There are so many (literal) edge cases that can mangle utf-8 with making copytext count bytes.

If the first byte of copytext is in the middle of a UTF-8 character, or if there's a UTF-8 character at the end, it's gonna get mangled. ascii2text(text2ascii(stuff))) can't solve everything here.

The fact that text is no longer 1:1 is going to screw a LOT of things up, and is less sane. I understand that counting bytes is faster, but sometimes you need to count characters, too. And I doubt parsing every single bit of text with regexes is the best solution for this.
Alright... it appears these edge cases result in the output being blank!
What are some cases that come up that can't be worked around?

Generally there aren't many situations where this should come up at all, because findtext() returns byte indexes and length() returns bytes, so most of the index values you'll work with are already correct.
There are more situations like this
In response to Lummox JR
For example, if I understood the principle correctly, it is now almost impossible to parse text from the end. Of course, you can get by with the means that are now, but it may not be rational. Now it’s much easier to stay on the 512 version than rewrite a lot of different code. This would help a lot if there was a function checking if the byte is the beginning of a character or not. Two weeks have passed, but not a single game with Cyrillic support has switched to the new version.
In response to SolarK
SolarK wrote:
For example, if I understood the principle correctly, it is now almost impossible to parse text from the end. Of course, you can get by with the means that are now, but it may not be rational. Now it’s much easier to stay on the 512 version than rewrite a lot of different code. This would help a lot if there was a function checking if the byte is the beginning of a character or not. Two weeks have passed, but not a single game with Cyrillic support has switched to the new version.

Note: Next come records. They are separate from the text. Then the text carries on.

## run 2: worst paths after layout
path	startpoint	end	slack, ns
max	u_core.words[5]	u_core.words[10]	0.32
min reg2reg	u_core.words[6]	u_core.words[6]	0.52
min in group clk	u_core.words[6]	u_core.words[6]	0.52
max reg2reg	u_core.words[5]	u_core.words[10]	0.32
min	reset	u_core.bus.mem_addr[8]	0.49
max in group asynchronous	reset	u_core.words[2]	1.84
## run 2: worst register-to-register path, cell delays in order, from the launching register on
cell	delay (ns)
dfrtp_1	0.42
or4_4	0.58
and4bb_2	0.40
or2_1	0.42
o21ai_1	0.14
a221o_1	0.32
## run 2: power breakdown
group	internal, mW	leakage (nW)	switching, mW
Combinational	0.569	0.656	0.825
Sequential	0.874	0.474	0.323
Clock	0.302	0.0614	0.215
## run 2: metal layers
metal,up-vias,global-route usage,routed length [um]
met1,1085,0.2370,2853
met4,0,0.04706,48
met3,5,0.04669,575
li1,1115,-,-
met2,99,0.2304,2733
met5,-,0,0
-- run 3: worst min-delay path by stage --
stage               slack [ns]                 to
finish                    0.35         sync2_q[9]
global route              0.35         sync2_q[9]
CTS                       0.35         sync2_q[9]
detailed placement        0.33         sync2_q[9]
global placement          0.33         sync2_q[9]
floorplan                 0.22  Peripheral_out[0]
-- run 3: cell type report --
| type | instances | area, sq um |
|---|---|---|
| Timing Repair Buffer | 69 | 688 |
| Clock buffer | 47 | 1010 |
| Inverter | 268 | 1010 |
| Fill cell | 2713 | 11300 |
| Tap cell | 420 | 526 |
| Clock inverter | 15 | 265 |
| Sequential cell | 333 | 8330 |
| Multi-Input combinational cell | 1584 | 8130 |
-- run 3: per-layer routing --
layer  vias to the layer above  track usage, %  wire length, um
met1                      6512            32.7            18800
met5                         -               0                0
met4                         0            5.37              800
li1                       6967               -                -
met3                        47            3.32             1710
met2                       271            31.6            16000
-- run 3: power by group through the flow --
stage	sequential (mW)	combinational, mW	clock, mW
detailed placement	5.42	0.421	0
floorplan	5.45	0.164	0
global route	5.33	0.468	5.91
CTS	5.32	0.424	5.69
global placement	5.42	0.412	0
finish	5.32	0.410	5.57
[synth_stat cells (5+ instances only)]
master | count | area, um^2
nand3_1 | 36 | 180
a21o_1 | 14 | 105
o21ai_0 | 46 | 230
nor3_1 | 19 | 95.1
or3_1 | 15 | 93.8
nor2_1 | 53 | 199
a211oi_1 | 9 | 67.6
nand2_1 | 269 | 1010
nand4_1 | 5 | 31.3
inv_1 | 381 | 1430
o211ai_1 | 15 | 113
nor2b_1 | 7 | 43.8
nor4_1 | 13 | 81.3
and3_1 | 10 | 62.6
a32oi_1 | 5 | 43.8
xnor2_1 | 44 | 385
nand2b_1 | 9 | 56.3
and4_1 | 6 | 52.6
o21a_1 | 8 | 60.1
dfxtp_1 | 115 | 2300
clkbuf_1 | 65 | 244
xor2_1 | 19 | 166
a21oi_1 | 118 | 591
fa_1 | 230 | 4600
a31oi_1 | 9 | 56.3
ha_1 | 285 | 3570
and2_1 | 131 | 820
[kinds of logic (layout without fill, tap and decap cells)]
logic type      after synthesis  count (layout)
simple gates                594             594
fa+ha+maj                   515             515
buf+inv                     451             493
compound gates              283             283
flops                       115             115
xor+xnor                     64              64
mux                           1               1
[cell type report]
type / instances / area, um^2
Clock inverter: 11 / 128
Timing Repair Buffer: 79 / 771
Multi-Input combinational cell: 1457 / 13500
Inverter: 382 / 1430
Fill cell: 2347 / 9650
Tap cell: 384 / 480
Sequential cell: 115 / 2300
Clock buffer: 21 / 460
$ cat src/rtl/regfile_wb_arbiter_pkg.sv
// rtl/regfile_wb_arbiter_pkg.sv - shared types and defaults for the writeback arbiter
package regfile_wb_arbiter_pkg;

    localparam int DEF_ADDR_WIDTH = 5;
    localparam int DEF_DATA_WIDTH = 64;

    // Writeback request at the default widths.
    typedef struct packed {
        logic [DEF_ADDR_WIDTH-1:0] rd;
        logic [DEF_DATA_WIDTH-1:0] data;
    } wb_req_t;

    // Round-robin pointer: names the producer preferred on the next tie.
    typedef enum logic {
        PTR_A = 1'b0,
        PTR_B = 1'b1
    } arb_ptr_e;

endpackage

There are other reasons Cyrillic has had issues of course, some of which are pending fixes. But I think you make a really good point about parsing from the end of the string. While most copy/find operations can and should be reworked to be byte-aware, the particular case you mentioned is a good candidate for applying some other method.
Lummox JR resolved issue with message:
Character-based versions of many built-in text procs have been added (as opposed to the current byte-based versions), although they come with a performance cost. These are:
  • length_char()
  • text2ascii_char()
  • copytext_char()
  • findtext_char()
  • findtextEx_char()
  • findlasttext_char()
  • findlasttextEx_char()
  • replacetext_char()
  • replacetextEx_char()
  • spantext_char()
  • nonspantext_char()
  • split_char()
  • regex.Find_char()
  • regex.Replace_char()
The performance cost can be mitigated slightly by replacing cases where you used to use length(text)-n as an index with simply -n instead of length_char(text)-n, since most of these procs support negative indexes. The read-only string index [] operator still uses byte positions.